We like to determine the wait times based on car arrival and charging rate, and display a simulation for demonstration purposes.
The motivation to design this simulation is obtained from a statistical consulting project involving the operation of electric vehicles at UBC. The report can be found here.
As cars enter the station, they are placed at one of the charging locations shown as black rectangles in the canvas. If the charging locations are all full, incoming cars begin to form a queue. Cars are removed when charging is complete.

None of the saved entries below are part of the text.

[design.v]
`timescale 1ns / 1ps
    module fifo_tx(
    input  wire        clk,
    input  wire        reset,
    output reg         tuser,
    output reg [31:0]  tdata,
    output reg         tvalid,
    output reg         tlast,
    output reg [3:0]   tkeep,
    input  wire        tready,
    output wire [55:0] preamble_out
    );
    assign preamble_out = 56'h5555_5555_5555_55;
    localparam IDLE                 = 3'd0;
    localparam PREPARE_ARP_req        = 3'd1;
    localparam PREPARE_ICMP_req = 3'd2; 
    localparam PREPARE_RANDOM       = 3'd3; 
    localparam TRANSMIT             = 3'd4;
    localparam WAIT_IPG             = 3'd5;
    reg [2:0] ps;
    reg [7:0] word_count;
    reg [3:0] ipg_counter;
    reg [15:0] startup_timer; 
    reg [31:0] tx_buffer [0:31];
    integer i;
    always @(posedge clk) begin
        if (reset) begin
            ps                <= IDLE;
            tvalid            <= 1'b0;
            tlast             <= 1'b0;
            tdata             <= 32'd0;
            tkeep             <= 4'h0;
            tuser             <= 1'b0;
            word_count        <= 8'd0;
            ipg_counter       <= 4'd0;
            startup_timer     <= 16'd0;
            for (i = 0; i < 32; i = i + 1) begin
                tx_buffer[i] <= 32'd0;
            end
        end else begin
            case (ps)
                IDLE: begin
                    tvalid <= 1'b0;
                    tlast  <= 1'b0;
                    tkeep  <= 4'h0;
                    word_count <= 8'd0;
                    if (startup_timer == 16'd2000) begin
                        ps <= PREPARE_ARP_req;
                        startup_timer <= startup_timer + 1'b1;
                    end 
                    else if (startup_timer == 16'd6000) begin
                        ps <= PREPARE_ICMP_req;
                        startup_timer <= startup_timer + 1'b1;
                    end
                    else if (startup_timer == 16'd50 || startup_timer == 16'd4000 || startup_timer == 16'd8000) begin
                        ps <= PREPARE_RANDOM;
                        startup_timer <= startup_timer + 1'b1;
                    end
                    else begin
                        if (startup_timer < 16'hFFFF) begin
                            startup_timer <= startup_timer + 1'b1;
                        end
                    end
                end
                PREPARE_RANDOM: begin
                    tx_buffer[0] <= 32'h00000002; 
                    tx_buffer[1] <= 32'hBE000400; 
                    tx_buffer[2] <= 32'hB535BD43; 
                    tx_buffer[3] <= 32'h00450008; 
                    tx_buffer[4] <= 32'h34122000;
                    tx_buffer[5] <= 32'h11400000; 
                    tx_buffer[6] <= 32'hA8C00000; 
                    tx_buffer[7] <= 32'hA8C01401; 
                    tx_buffer[8] <= 32'h00080D01; 
                    tx_buffer[9] <= 32'h34120004; 
                    tx_buffer[10] <= 32'h00000D01;
                    tx_buffer[11] <= 32'h00000000;
                    tx_buffer[12] <= 32'h00000000;
                    tx_buffer[13] <= 32'h00000000;
                    tx_buffer[14] <= 32'h00000000;
                    tx_buffer[15] <= 32'h00000000;
                    tx_buffer[16] <= 32'h00000000; 
                    tx_buffer[17] <= 32'h00000000; 
                    tx_buffer[18] <= 32'h00000000; 
                    tx_buffer[19] <= 32'h00000000; 
                    tx_buffer[20] <= 32'h00000000;
                    tx_buffer[21] <= 32'h00000000; 
                    tx_buffer[22] <= 32'h00000000; 
                    tx_buffer[23] <= 32'h00000000; 
                    tx_buffer[24] <= 32'h00000000; 
                    tx_buffer[25] <= 32'h00000000; 
                    tx_buffer[26] <= 32'h00000000;
                    tx_buffer[27] <= 32'h00000000;
                    tx_buffer[28] <= 32'h00000000;
                    tx_buffer[29] <= 32'h00000000;
                    tx_buffer[30] <= 32'h00000000;
                    tx_buffer[31] <= 32'h00000000;
                    ps <= TRANSMIT;
                end
                PREPARE_ARP_req: begin
                    tx_buffer[0] <= 32'hFFFFFFFF; 
                    tx_buffer[1] <= 32'hBE00FFFF; 
                    tx_buffer[2] <= 32'hB535BD43; 
                    tx_buffer[3] <= 32'h01000608; 
                    tx_buffer[4] <= 32'h04060008;
                    tx_buffer[5] <= 32'hBE000100; 
                    tx_buffer[6] <= 32'hB535BD43; 
                    tx_buffer[7] <= 32'h1401A8C0; 
                    tx_buffer[8] <= 32'h00000000; 
                    tx_buffer[9] <= 32'hA8C00000; 
                    tx_buffer[10] <= 32'h00000D01;
                    tx_buffer[11] <= 32'h00000000;
                    tx_buffer[12] <= 32'h00000000;
                    tx_buffer[13] <= 32'h00000000;
                    tx_buffer[14] <= 32'h00000000;
                    tx_buffer[15] <= 32'h00000000;
                    tx_buffer[16] <= 32'h00000000; 
                    tx_buffer[17] <= 32'h00000000; 
                    tx_buffer[18] <= 32'h00000000; 
                    tx_buffer[19] <= 32'h00000000; 
                    tx_buffer[20] <= 32'h00000000;
                    tx_buffer[21] <= 32'h00000000; 
                    tx_buffer[22] <= 32'h00000000; 
                    tx_buffer[23] <= 32'h00000000; 
                    tx_buffer[24] <= 32'h00000000; 
                    tx_buffer[25] <= 32'h00000000; 
                    tx_buffer[26] <= 32'h00000000;
                    tx_buffer[27] <= 32'h00000000;
                    tx_buffer[28] <= 32'h00000000;
                    tx_buffer[29] <= 32'h00000000;
                    tx_buffer[30] <= 32'h00000000;
                    tx_buffer[31] <= 32'h00000000;
                    ps <= TRANSMIT;
                end
                PREPARE_ICMP_req: begin
                    tx_buffer[0] <= 32'h00000002; 
                    tx_buffer[1] <= 32'hBE000400; 
                    tx_buffer[2] <= 32'hB535BD43; 
                    tx_buffer[3] <= 32'h00450008; 
                    tx_buffer[4] <= 32'h34122000;
                    tx_buffer[5] <= 32'h01400000; 
                    tx_buffer[6] <= 32'hA8C00000; 
                    tx_buffer[7] <= 32'hA8C01401; 
                    tx_buffer[8] <= 32'h00080D01; 
                    tx_buffer[9] <= 32'h34120000; 
                    tx_buffer[10] <= 32'h00000100;
                    tx_buffer[11] <= 32'h00000000;
                    tx_buffer[12] <= 32'h00000000;
                    tx_buffer[13] <= 32'h00000000;
                    tx_buffer[14] <= 32'h00000000;
                    tx_buffer[15] <= 32'h00000000;
                    tx_buffer[16] <= 32'h00000000; 
                    tx_buffer[17] <= 32'h00000000; 
                    tx_buffer[18] <= 32'h00000000; 
                    tx_buffer[19] <= 32'h00000000; 
                    tx_buffer[20] <= 32'h00000000;
                    tx_buffer[21] <= 32'h00000000; 
                    tx_buffer[22] <= 32'h00000000; 
                    tx_buffer[23] <= 32'h00000000; 
                    tx_buffer[24] <= 32'h00000000; 
                    tx_buffer[25] <= 32'h00000000; 
                    tx_buffer[26] <= 32'h00000000;
                    tx_buffer[27] <= 32'h00000000;
                    tx_buffer[28] <= 32'h00000000;
                    tx_buffer[29] <= 32'h00000000;
                    tx_buffer[30] <= 32'h00000000;
                    tx_buffer[31] <= 32'h00000000;
                    ps <= TRANSMIT;
                end
                TRANSMIT: begin
                    tvalid <= 1'b1;
                    tkeep  <= 4'hF; 
                    if (tvalid == 1'b1 && tready == 1'b1) begin
                        if (word_count == 8'd30) begin
                            word_count <= word_count + 1'b1;
                            tlast      <= 1'b1; 
                            tdata      <= tx_buffer[31]; 
                        end else if (word_count == 8'd31) begin
                            word_count  <= 8'd0;
                            tvalid      <= 1'b0;
                            tlast       <= 1'b0; 
                            ipg_counter <= 4'd0;
                            ps          <= WAIT_IPG; 
                        end else begin
                            word_count <= word_count + 1'b1;
                            tlast      <= 1'b0;
                            tdata      <= tx_buffer[word_count + 1]; 
                        end
                    end else begin
                        tdata <= tx_buffer[word_count];
                    end
                end
                WAIT_IPG: begin
                    tvalid <= 1'b0;
                    tlast  <= 1'b0;
                    tkeep  <= 4'h0;
                    if (ipg_counter == 4'd11) begin 
                        ps <= IDLE;
                    end else begin
                        ipg_counter <= ipg_counter + 1'b1;
                    end
                end
                default: ps <= IDLE;
            endcase
        end
    end
endmodule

The number of cars that arrive is poisson distributed with paramter $\lambda$ (average number of cars per hour). In other words, $$\mathbf{Cars\ Arrive}\sim\mathcal{P}(\lambda).$$
The time a car charges per station is exponentially distributed with parameter $\mu$ (Number of cars charged per hour for a single station). In other words, $$\mathbf{Time\ Charge}\sim\mathsf{Exp}(\mu).$$
The average wait time in the queue can be computed with $\rho=\frac{\lambda}{\mu}$ and $s=10$ charging stations as follows: $$\mathbf{Wait\ Time\ =\ }\left[\left(\frac{1}{\mu(s-\rho)}\right)\left(\frac{\rho^{s}}{s!}\right)\left(\frac{s}{s-\rho}\right)\middle/\left(\frac{s\rho^{s}}{(s!)(s-\rho)}+\sum_{i=0}^{s-1}\frac{\rho^{i}}{i!}\right) \right] $$ Variation of the equation can be found in Wikipedia's page on M/M/c. Some algebra manipulation is required.
The following are interaction plots of wait times based on number of stations, car arrival and charging rates. The max wait time is defaulted to 180 minutes.
For example, if the charging rate is 1.25 cars per hour and number of cars arriving is 6 per hour as shown as the orange line in the top right graph, we would want the number of stations to be roughly greater than 6-8 to ensure the wait times are not too long.